Rolling Backwards In The Sky

Birmingham roller pigeon (yellow), Scottish flying breeds show, 2007 (photo from Wikimedia Commons)

27 October 2020

Eurasia is home to wild rock pigeons (Columba livia) where people domesticated them for food and fancy (Columba livia domestica). 10,000 years later there are a thousand different breeds. Some are pets. Some are messengers. Some are racing pigeons. But have you ever heard of stunt pigeons? Birmingham rollers? They were news to me last week.

Birmingham rollers are popular domestic pigeons that were first bred in Birmingham, England for their tendency to do backward somersaults in flight. Some of them spin so rapidly that they look like a plummeting ball but they recover and continue flying. Pigeon fanciers enter them in competitions with high points for multiple birds tumbling at the same time.
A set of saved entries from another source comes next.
--- src/hw/rtl/ttb_div.sv ---
// restoring unsigned divider, one quotient bit per cycle
`default_nettype none
module ttb_div #(
	parameter int NumWidth = 45,
	parameter int DenWidth = 31
) (
	input  wire logic                clk,
	input  wire logic                arst_n,
	input  wire logic                start,
	input  wire logic [NumWidth-1:0] num,
	input  wire logic [DenWidth-1:0] den,
	output logic                     done,
	output logic [NumWidth-1:0]      quo
);
	localparam int CntW = $clog2(NumWidth + 1);

	logic            busy_q;
	logic            done_q;
	logic [CntW-1:0] cnt_q;
	logic [NumWidth-1:0] num_q;
	logic [NumWidth-1:0] quo_q;
	logic [DenWidth-1:0] den_q;
	logic [DenWidth-1:0] rem_q;
	logic [DenWidth:0]   trial;
	logic                ge;

	// shift in the next numerator bit and try the subtract
	assign trial = {rem_q, num_q[NumWidth-1]};
	assign ge    = trial >= {1'b0, den_q};

	// control
	always_ff @(posedge clk or negedge arst_n) begin
		if (!arst_n) begin
			busy_q <= 1'b0;
			done_q <= 1'b0;
			cnt_q  <= '0;
		end else begin
			done_q <= busy_q && (cnt_q == CntW'(1));
			if (start && !busy_q) begin
				busy_q <= 1'b1;
				cnt_q  <= CntW'(NumWidth);
			end else if (busy_q) begin
				cnt_q <= cnt_q - CntW'(1);
				if (cnt_q == CntW'(1)) begin
					busy_q <= 1'b0;
				end
			end
		end
	end

	// datapath
	always_ff @(posedge clk) begin
		if (start && !busy_q) begin
			num_q <= num;
			den_q <= den;
			rem_q <= '0;
		end else if (busy_q) begin
			rem_q <= ge ? DenWidth'(trial - {1'b0, den_q}) : DenWidth'(trial);
			num_q <= num_q << 1;
			quo_q <= {quo_q[NumWidth-2:0], ge};
		end
	end

	assign done = done_q;
	assign quo  = quo_q;
endmodule
`default_nettype wire

--- config.mk ---
export PLATFORM = sky130hd
export DESIGN_NAME = ttb_div
export DESIGN_NICKNAME = d
export VERILOG_FILES = /design/src/hw/rtl/ttb_div.sv
export SDC_FILE = /design/constraint.sdc
export NUM_CORES = 1
export LEC_CHECK = 0
export BUFFER_PORTS_ARGS = -buffer_cell sky130_fd_sc_hd__buf_4
export CORE_ASPECT_RATIO = 0.75
export CORE_UTILIZATION = 40
export CTS_BUF_LIST = sky130_fd_sc_hd__clkbuf_16
export CTS_CLUSTER_SIZE = 12
export DETAILED_ROUTE_END_ITERATION = 10
export SLEW_MARGIN = 20
export SYNTH_ARGS = -nofsm -noshare
export SYNTH_HDL_FRONTEND = slang
export SYNTH_SLANG_ARGS = --single-unit
--- constraint.sdc ---
create_clock -name clk -period 2.9 [get_ports clk]
set_input_delay 0.58 -clock clk [delete_from_list [all_inputs] [get_ports clk]]
set_output_delay 0.58 -clock clk [all_outputs]
set_load 0.1 [all_outputs]
# Word level (Yosys, flattened, before mapping)
# Cells that the tools add are included.
# word_totals
ff_bits	160
inputBits	79
out_inout_bits	46
elab_cells	25
# op_classes
n_addsub	2
order_cmp	1
n_eq_ne	1
muxes	8
bitwise_logic	1
reduce_logical	5
# op_table
cell	count
$mux 45	2
$ge 32x31->1	1
$mux 31	1
$sub 31x31->31	1
$mux 6	2
$eq 6x1->1 const B	1
$sub 6x1->6 const B	1
$mux 1	3
$logic_and 1x1->1	2
$reduce_and 2->1	1
$reduce_bool 2->1	1
$logic_not 1->1	1
$not 1->1	1

# Logic depth before layout (Yosys ltp)
# Gate-level depths: netlist (run 1).
# logic_depth
word_depth	4
ltp_mapped	14
mapped_depth_nobuf	13

# Worst setup path before layout (run 1)
# No wires, ideal clock.
# synth_timing
path_kind	reg2reg
start	register num_q[44]
end	register rem_q[26]
setup_ns	0.070
arrival_time_ns	2.796
required_ns	2.830
path_slack_ns	0.034
stages_incl_launch_ff	13
n_path_buf	0
period_less_slack_ns	2.866
cell_sequence	edfxtp_1 inv_1 ha_1 fa_1 nand2b_1 a21oi_2 o311a_1 a311o_1 or4b_1 a21oi_1 nor3_1 or3b_1 a21oi_1
# synth_via
elab_chain_len	2
word_cells_on_any_way	3
classes_between	add/sub (1); order compare (1); mux (1)
# synth_lines
element	line	rtl
from (decl)	20	logic [NumWidth-1:0] num_q;
from (signal assigned)	54	num_q <= num;
from (signal assigned)	59	num_q <= num_q << 1;
$sub 31x31->31 or $ge 32x31->1 (tied branches)	58, 29	
$mux 31 *	58	rem_q <= ge ? DenWidth'(trial - {1'b0, den_q}) : DenWidth'(trial);
to (signal assigned)	58	
to (decl)	23	logic [DenWidth-1:0] rem_q;
# Mark *: on every way between the ends. The rest lies on a longest branch, timed or not.
# A chain may end at the register's enable or synchronous reset.

# Final worst setup path (run 1)
# layout_timing
start	register den_q[0]
end	register rem_q[26]
# layout_via
elab_chain_len	2
word_cells_on_any_way	3
classes_between	add/sub (1); order compare (1); mux (1)
# layout_lines
element	line	rtl
from (decl)	22	logic [DenWidth-1:0] den_q;
from (signal assigned)	55	den_q <= den;
$sub 31x31->31 or $ge 32x31->1 (tied branches)	58, 29	
$mux 31 *	58	
# Marked as above.

==> results of run 1 <==
==> sequential cells by signal, indices dropped and copies added, names as in the netlist <==
| register | flops |
|---|---|
| cnt_q | 6 |
| quo | 45 |
| done | 1 |
| num_q | 45 |
| busy_q | 1 |
| rem_q | 31 |
| den_q | 31 |
==> through the flow <==
step	instance area (um^2)	hold slack (ns)	instances	utilization	worst slack [ns]
after floorplan	7636	0.2844	616	-	0.03415
after global placement	9074	0.4045	997	0.4874	-0.1053
after detailed placement	9074	0.4041	997	0.4874	-0.1808
after CTS	9878	0.3092	1036	0.5306	-0.03363
after global routing	9957	0.3077	1036	0.5349	-0.2617
final	9957	0.3291	1036	0.5349	-0.1292
==> logic make-up after synthesis <==
group | count (synthesis) | synth area share
buf+inv | 68 | 0.03605
fa+ha+maj | 34 | 0.05669
compound gates | 149 | 0.1281
flops | 160 | 0.5833
mux | 69 | 0.09798
xor+xnor | 24 | 0.02753
simple gates | 112 | 0.07029
==> worst max path at each step <==
stage / start / end / cells after the start
2_1_floorplan: num_q[44] / rem_q[26] / 12
3_3_place_gp: num_q[44] / rem_q[26] / 12
3_5_place_dp: den_q[0] / rem_q[22] / 13
4_1_cts: den_q[0] / rem_q[19] / 13
5_1_grt: num_q[44] / rem_q[15] / 15
6_report: den_q[0] / rem_q[26] / 11
==> area by class of cell <==
class | instances | area [um^2]
Fill cell | 1626 | 8658
Sequential cell | 160 | 4456
Tap cell | 247 | 309.0
Clock inverter | 15 | 237.7
Timing Repair Buffer | 166 | 1318
Inverter | 43 | 163.9
Multi-Input combinational cell | 388 | 3048
Clock buffer | 17 | 425.4
==> cells in the final DEF, fill, tap and decap left out, types with 3 or more instances in the layout <==
cell and instances:
dfrtp_1 7, o21ai_0 28, a211oi_1 3, o21ai_2 3, edfxtp_1 121, nor2_1 18, buf_4 158, nand2_1 42
o21a_1 8, mux2i_1 22, a21oi_1 33, xnor2_1 15, a21boi_0 4, inv_6 4, mux2_2 46, nand3_1 8
o211ai_1 3, a21o_1 18, nor3_1 9, and3_1 4, buf_6 3, nor2b_1 4, dfxtp_1 31, a32oi_1 3
xor2_1 9, o21ai_1 14, buf_12 3, ha_1 31, a31oi_1 3, inv_1 40, nand4_1 5, bufinv_16 4
inv_8 3, nand2b_1 5, clkbuf_16 17
==> repair_timing <==
| item | in CTS | in global routing |
|---|---|---|
| endpoints found under the hold margin | 8 | 0 |
| buffers inserted | 4 | 2 |
| pin swaps | 11 | 12 |
| gates cloned | 2 | 0 |
| setup endpoints to repair | 29 | 31 |
| resized for setup | 11 | 28 |
| hold buffers | 1 | 0 |
==> worst max-delay path: stages (launching register included) <==
cell and delay (ns):
edfxtp_1 0.43, ha_4 0.19, fa_2 0.37, nand2b_4 0.17, a21oi_4 0.14, o311a_1 0.23, a311o_1 0.21, or4b_4 0.52
a21oi_4 0.16, nor3_1 0.05, or3b_1 0.38, a21oi_2 0.12
==> metal layers <==
| layer | vias up | global-route usage |
|---|---|---|
| met5 | - | 0 |
| met4 | 0 | 0.05130 |
| met3 | 8 | 0.05924 |
| met2 | 138 | 0.2745 |
| met1 | 2610 | 0.2464 |
| li1 | 2601 | - |
==> flow_metrics.env, run 1 <==
export IMPL_max_freq_ghz=0.3301
export IMPL_top_layer_used="met4"
export IMPL_crit_required_ns=3.26
export IMPL_grt_max_degree=59
export IMPL_drc=0
export IMPL_min_from="den[25]"
export IMPL_synth_area_leader_cell="edfxtp_1"
export IMPL_synth_edf_count=121
export IMPL_initial_core_util=0.4102
export IMPL_fin_setup_tns_ns=-1.585
export IMPL_ys_types=65
export IMPL_yosysMostFrequentCell="edfxtp_1"
export IMPL_synthTopCellsByCount="edfxtp_1, mux2_2, nand2_1, inv_1, o21ai_0"
export IMPL_crit_fanout=3
export IMPL_r2r_slack_ns=-0.13
export IMPL_crit_arrival_ns=3.39
export IMPL_worstSetupEndpointType="register"
export IMPL_antenna_found_initial=0
export IMPL_critPathLaunchType="register"
export IMPL_violations="setup timing"
export IMPL_min_path_cells=1
export IMPL_drv_slew=0
export IMPL_avgSynthCellArea_um2=12.40
export IMPL_grt_util_all_layers=0.1807
export IMPL_path_class="register to register"
export IMPL_core_um2=18620
export IMPL_die_x_um=161.5
export IMPL_dp_hpwl_um=11530
export IMPL_die_y_um=121.7
export IMPL_syn_area_um2=7636
export IMPL_grt_pass1_wl_um=27600
export IMPL_fin_skew_ns=0.01068
export IMPL_drive_gt1_frac=0.3473
export IMPL_root_buffer="clkbuf_16"
export IMPL_wl_met1_um=8213
export IMPL_tightest_slew_ns=1.006
export IMPL_grt_ovfl_total=0
export IMPL_dr_pass1_iters=5
export IMPL_viasPerCell=5.171
export IMPL_clkSinkCount=160
export IMPL_setup_viol=25
export IMPL_areaGrowthSynthToFinish_pct=30.39
export IMPL_netlist_instances=616
export IMPL_grt_pass1_vias=5405
export IMPL_layout_nets=889
export IMPL_n_antenna_cell=0
export IMPL_htreeDepth=4
export IMPL_maxCapViolCount=0
export IMPL_ys_warn_count=0
export IMPL_setup_ws_ns=-0.1292
export IMPL_cts_buffers=17
export IMPL_min_to="den_q[25]"
export IMPL_wirelength_um=17180
export IMPL_r2r_end="rem_q[26]"
export IMPL_dieArea_um2=19650
export IMPL_clk_latency_ns=0.43
export IMPL_cts_tree="yes"
export IMPL_synth_nets=729
export IMPL_vias=5357
export IMPL_synth_flop_cell="edfxtp_1"
export IMPL_hold_class="input pin to register"
export IMPL_period_share=1.045
export IMPL_row_count=43
export IMPL_netlist_area_leader_share=0.4758
export IMPL_synthArstFlopShare=0.05000
export IMPL_seq_area_frac_synth=0.5833
export IMPL_outcome="complete, but fails checks"
export IMPL_io_pins=125
export IMPL_drtIter0Drc=318
export IMPL_wl_per_cell_um=16.58
export IMPL_ant_nets=0
export IMPL_port_buffers=124
export IMPL_r2r_cells=11
export IMPL_period_needed_ns=3.029
export IMPL_wl_met3_um=1132
export IMPL_hold_violations=0
export IMPL_slew_headroom=0.3283
export IMPL_rsz0062_at_grt="yes"
export IMPL_clock_path_buffers=2
export IMPL_wl_met2_um=7729
export IMPL_globalplace_congestion=0.9188
export IMPL_synthTopCellsByArea="edfxtp_1, dfxtp_1, mux2_2"
export IMPL_rr_startpoint="den_q[0]"
export IMPL_cts_clk_slew_worst_paths_ns=0.07
export IMPL_yosys_register_bits=160
Power of run 1 is not shown: default switching activity piles up to over one toggle a cycle in this logic, so the estimate is an artifact.
==> inputs of run 2 (changes only) <==
- GPL_TIMING_DRIVEN: default -> 0
==> run 2 against run 1 <==
Against the previous run: the flow still finishes with violations (setup timing); hold slack improved by 0.0025 ns; utilization down 0.84 points; first-iteration DRC count rose by 28%; via count fell by 0.17%; largest cell class unchanged; wire length is 2.0% lower.
==> flow_metrics.env, run 2 (synthesis results as in run 1) <==
export IMPL_outcome="complete, but fails checks"
export IMPL_violations="setup timing"
export IMPL_min_path_cells=1
export IMPL_r2r_slack_ns=-0.16
export IMPL_grt_max_degree=31
export IMPL_hold_violations=0
export IMPL_max_freq_ghz=0.3270
export IMPL_drtIter0Drc=407
export IMPL_row_count=43
export IMPL_htreeDepth=4
export IMPL_wirelength_um=16840
export IMPL_dp_hpwl_um=11890
export IMPL_fillers=1653
export IMPL_final_cell_area_um2=9801
export IMPL_period_share=1.055
export IMPL_core_um2=18620
export IMPL_cts_buffers=17
export IMPL_slew_headroom=0.5472
export IMPL_globalplace_congestion=0.8590
export IMPL_clkSinkCount=160
export IMPL_period_needed_ns=3.058
export IMPL_setup_viol=31
export IMPL_postPlaceCellArea_um2=8946
export IMPL_crit_arrival_ns=3.40
export IMPL_dieArea_um2=19650
export IMPL_die_x_um=161.5
export IMPL_antenna_found_initial=0
export IMPL_fin_skew_ns=0.01005
export IMPL_final_common_cell="buf_4"
export IMPL_maxCapViolCount=0
export IMPL_drc=0
export IMPL_vias=5348
export IMPL_tightest_slew_ns=0.6792
export IMPL_cts_tree="yes"
export IMPL_path_class="register to register"
export IMPL_hold_class="input pin to register"
export IMPL_n_antenna_cell=0
export IMPL_clk_latency_ns=0.42
export IMPL_port_buffers=124
export IMPL_rr_startpoint="den_q[14]"
export IMPL_r2r_end="rem_q[29]"
export IMPL_ant_nets=0
export IMPL_final_cell_mix="buf_4, edfxtp_1, mux2_2, inv_1, nand2_1"
export IMPL_die_y_um=121.7
export IMPL_r2r_cells=12
export IMPL_crit_fanout=7
export IMPL_critPathLaunchType="register"
export IMPL_wl_per_cell_um=16.24
export IMPL_dr_pass1_iters=5
export IMPL_crit_required_ns=3.24
export IMPL_io_pins=125
export IMPL_areaGrowthSynthToFinish_pct=28.35
export IMPL_initial_core_util=0.4102
export IMPL_worstSetupEndpointType="register"
export IMPL_viasPerCell=5.157
export IMPL_cts_clk_slew_worst_paths_ns=0.07
export IMPL_grt_ovfl_total=0
export IMPL_grt_pass1_wl_um=27370
export IMPL_min_to="den_q[14]"
export IMPL_drv_slew=0
export IMPL_fin_util=0.5265
export IMPL_layout_nets=890
export IMPL_setup_ws_ns=-0.1581
export IMPL_grt_pass1_vias=5412
export IMPL_drive_gt1_frac=0.3165
export IMPL_grt_util_all_layers=0.1792
export IMPL_clock_path_buffers=2
export IMPL_fin_setup_tns_ns=-2.741
export IMPL_rsz0062_at_grt="yes"
export IMPL_root_buffer="clkbuf_16"
export IMPL_min_from="den[14]"
[run 2: worst max path at each step]
stage	from	endpoint	slack, ns	cells past startpoint
6_report	den_q[14]	rem_q[29]	-0.16	12
5_1_grt	num_q[44]	rem_q[2]	-0.29	15
4_1_cts	num_q[44]	rem_q[29]	-0.11	14
3_5_place_dp	num_q[44]	rem_q[22]	-0.49	14
3_3_place_gp	num_q[44]	rem_q[22]	-0.48	14
2_1_floorplan	num_q[44]	rem_q[26]	0.03	12
[run 2: final cells by class]
type / instances / area [um^2] / share of cell area
tap: 247 / 309.0 / 0.03153
timing repair buffer: 142 / 1134 / 0.1157
clock inverter: 15 / 143.9 / 0.01468
clock buffer: 17 / 425.4 / 0.04341
multi-input combinational: 388 / 3042 / 0.3104
buffer: 25 / 128.9 / 0.01315
sequential: 160 / 4454 / 0.4545
inverter: 43 / 163.9 / 0.01672
[run 2: critical path, cell delays in order, from the launching register on]
cell	delay (ns)
edfxtp_1	0.38
inv_1	0.08
ha_1	0.22
clkbuf_1	0.20
a21o_1	0.23
a21o_1	0.17
a21oi_1	0.20
o21a_1	0.15
a2bb2oi_1	0.33
a311oi_2	0.16
a41oi_1	0.31
mux2_2	0.38
o211ai_1	0.15
[run 2: through the flow]
stage / setup WS (ns) / std cells / hold slack, ns
2_1_floorplan: 0.03415 / 616 / 0.2844
3_3_place_gp: -0.4784 / 987 / 0.4018
3_5_place_dp: -0.4926 / 990 / 0.4056
4_1_cts: -0.1052 / 1036 / 0.3122
5_1_grt: -0.2858 / 1037 / 0.3134
6_report: -0.1581 / 1037 / 0.3316
[run 2: timing repair]
item / CTS / global route
pin swaps: 10 / 1
hold endpoints to repair: 8 / 0
setup endpoints to repair: 32 / 32
resized for setup: 25 / 13
gates cloned: 0 / 0
hold buffers: 1 / 0
buffers inserted: 13 / 1
[run 2: routing by layer]
layer,track usage,part of all wire
met2,0.2602,0.43
met3,0.05584,0.065
met1,0.2551,0.50
met4,0.05366,0.010
met5,0,0
Power of run 2 is left out for the same reason.
==> config.mk <==
export PLATFORM = sky130hd
export DESIGN_NAME = angle_packet_receiver_servo_map_top
export DESIGN_NICKNAME = d
export VERILOG_FILES = /design/src/design/apsm_pkg.sv /design/src/design/apsm_arith.sv /design/src/design/angle_packet_receiver_servo_map_top.sv
export SDC_FILE = /design/constraint.sdc
export NUM_CORES = 1
export LEC_CHECK = 0
export BUFFER_PORTS_ARGS = -buffer_cell sky130_fd_sc_hd__buf_2
export CORE_ASPECT_RATIO = 1.5
export CORE_MARGIN = 2
export CORE_UTILIZATION = 55
export CTS_CLUSTER_SIZE = 10
export DETAILED_ROUTE_END_ITERATION = 16
export GPL_ROUTABILITY_DRIVEN = 0
export GPL_TIMING_DRIVEN = 0
export PLACE_DENSITY = 0.82
export SLEW_MARGIN = 20
export SYNTH_ARGS = -nofsm -noshare
export SYNTH_HDL_FRONTEND = slang
export SYNTH_SLANG_ARGS = --single-unit
==> constraint.sdc <==
create_clock -name clock -period 15.2 [get_ports clock]
set_clock_uncertainty 0.15 [all_clocks]
set_input_delay 0.76 -clock clock [delete_from_list [all_inputs] [get_ports clock]]
set_output_delay 0.76 -clock clock [all_outputs]
set_load 0.03 [all_outputs]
Much of this video is in slow motion show you can see how the pigeons move.

Some pigeon breeders have taken things a step further by selecting to the point where the rollers cannot fly, merely tumble backwards on the ground. Clearly these birds would not survive in the wild. (Compilation video includes footage from the one above.)

Knowing peregrine falcons as I do, I can imagine what one thinks when it sees a Birmingham roller in flight. Mmmm hmmm!

p.s. Thank you to Scott Young for telling me about Birmingham rollers.

(photo from Wikimedia Commons; click on the caption to see the original)

4 thoughts on “Rolling Backwards In The Sky

  1. Honestly, I’m not really sure how I feel about this. It would seem at first glance like these birds (and especially the ones that can’t even fly) has some sort of genetic neurological deficit. Is this behavior voluntary or involuntary? It seem involuntary based on the videos. If voluntary, does rolling/tumbling serve any purpose? Courtship display? But as for the birds that can’t fly, this is clearly maladaptive and almost seems like exploiting animals with genetic defects for our own amusement almost like the freak shows of the early 20th century.

    1. J, Wikipedia says it’s neurological and inherited. I don’t know if the birds do it voluntarily or not.

    2. I raised these rollers when I was a boy 50 years ago. I spent hours watching them and witnessed them evading birds of prey by rolling 3 or 4 times

  2. Breeders, there’s an axiom which goes something like this: “Because you CAN, doesn’t mean you HAVE to.” Just sayin’.